Electrical Somatosensory and Motor Thresholds across Pulse Widths: Characterizing Strength-Duration Properties and Nerve Excitability

Quantitative assessment of peripheral sensorimotor function via surface electrical stimulation provides essential insights into axonal excitability; however, standardized stimulation parameters remain poorly defined. This study aimed to characterize the strength–duration (S–D) relationship of electrical sensory, motor, and pain thresholds (EST, EMT, and EPT) across a wide range of pulse widths to identify physiological stabilization plateaus and determine durations that optimize selective fiber recruitment. Thirty healthy volunteers underwent electrical threshold testing (ETT) on the forearm using a symmetrical biphasic current (100 Hz). Eleven pulse widths (20–650 µs) were evaluated in randomized order. Threshold transitions were modelled using a power function ( y = ax ^b ). Stabilization points were determined through consecutive pairwise comparisons, and discriminative capacity was assessed using effect-size analysis.

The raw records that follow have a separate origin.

This is an optimization exercise on Yosys and OpenROAD, whose aim is a short achievable clock period and few clock cycles per item, not a production implementation.
The RTL was checked by simulation tests, not by an equivalence proof against the original design.
The clock input has no modelled driver; a real chip could not lean on it and would need a root buffer or a full tree.
No activity file was given, so power comes from the tool's default toggle rates.

## comp_mult_top
module comp_mult_top
#(
    parameter logic [15:0] APB_BASE = '0   
) (
    input  logic  clk,
    input  logic  rst_n,
    input  cmul_types_pkg::addr_t paddr,
    input  logic  pwrite,
    input  cmul_types_pkg::reg_t  pwdata,
    input  logic  psel,
    output logic  pready,
    output cmul_types_pkg::reg_t  prdata,
    output logic  pslverr,
    output logic  mem_ce,
    output logic  mem_we,
    output cmul_types_pkg::addr_t mem_addr,
    output cmul_types_pkg::elem_t mem_wr_data,
    input  cmul_types_pkg::elem_t mem_rd_data
);
Size in the first run: ~3500 cells after synthesis, about 1000 flip-flops, about 42000 µm² of cells after synthesis.
==> flow/config.mk <==
export PLATFORM = sky130hd
export DESIGN_NAME = comp_mult_top
export DESIGN_NICKNAME = comp_mult_top
export VERILOG_FILES = /design/flow/design.v
export SDC_FILE = /design/flow/constraint.sdc
export NUM_CORES = 4
export LEC_CHECK = 0
export ABC_CLOCK_PERIOD_IN_PS = 1500
export CAP_MARGIN = 20
export CORE_MARGIN = 2
export CORE_UTILIZATION = 40
export SETUP_SLACK_MARGIN = 4.4
export SLEW_MARGIN = 20
==> flow/constraint.sdc <==
create_clock -name core_clock -period 6.5 [get_ports {clk}]
set_input_delay 1.3000 -clock core_clock [delete_from_list [all_inputs] [get_ports {clk}]]
set_output_delay 1.3000 -clock core_clock [all_outputs]
set_load 0.01 [all_outputs]
standard.sh (not shown) runs the stock make flow with config.mk's settings and CLKGATE_MAP_FILE= SYNTH_SCRIPT=/design/flow/synth_recipe.tcl, a recipe that flattens the netlist after the stock synthesis.
==> flow/flow/run.sh <==
#!/bin/bash
# Standard ORFS layout (the standard.sh), except that the clock tree is
# built by flow/mycts.tcl (a two-level buffer tree: 4 root buffers fed by the
# clock port, leaf buffers each driving a cluster of about 16 flip-flops) in
# place of TritonCTS. Everything else, synthesis included, is the standard flow.
set -euo pipefail
export MCTS_CLOCK_NET=clk
export MCTS_BUF=sky130_fd_sc_hd__clkbuf_16
export MCTS_ROOT_BUF=sky130_fd_sc_hd__clkbuf_16
export MCTS_SINKS_PER_LEAF=16
export MCTS_ROOTS=4
bash standard.sh finish PRE_CTS_TCL="$PWD/flow/mycts.tcl" > standard_flow.log 2>&1
Other scripts of this flow, unchanged in this note and not shown: flow/flow/mycts.tcl
Testbench counts at the start, summed over its fixed seeds: cycles 21,041, items 2,070.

All thresholds followed a characteristic hyperbolic decay consistent with fundamental axonal excitability properties. A clear stabilization toward the rheobase was identified: EST reached a physiological plateau at ∼150 µs, while EMT and EPT stabilized at ∼200 µs. Extreme pulse widths (20 and 650 µs) demonstrated the highest discriminative capacity between thresholds (η²ₚ = 0.936 and 0.921). These findings demonstrate that electrical thresholds follow a predictable neurophysiological pattern across pulse widths, and suggest that pulse width selection is critical for achieving target fiber selectivity, providing a reference framework for standardizing ETT protocols in both research and clinical diagnosis.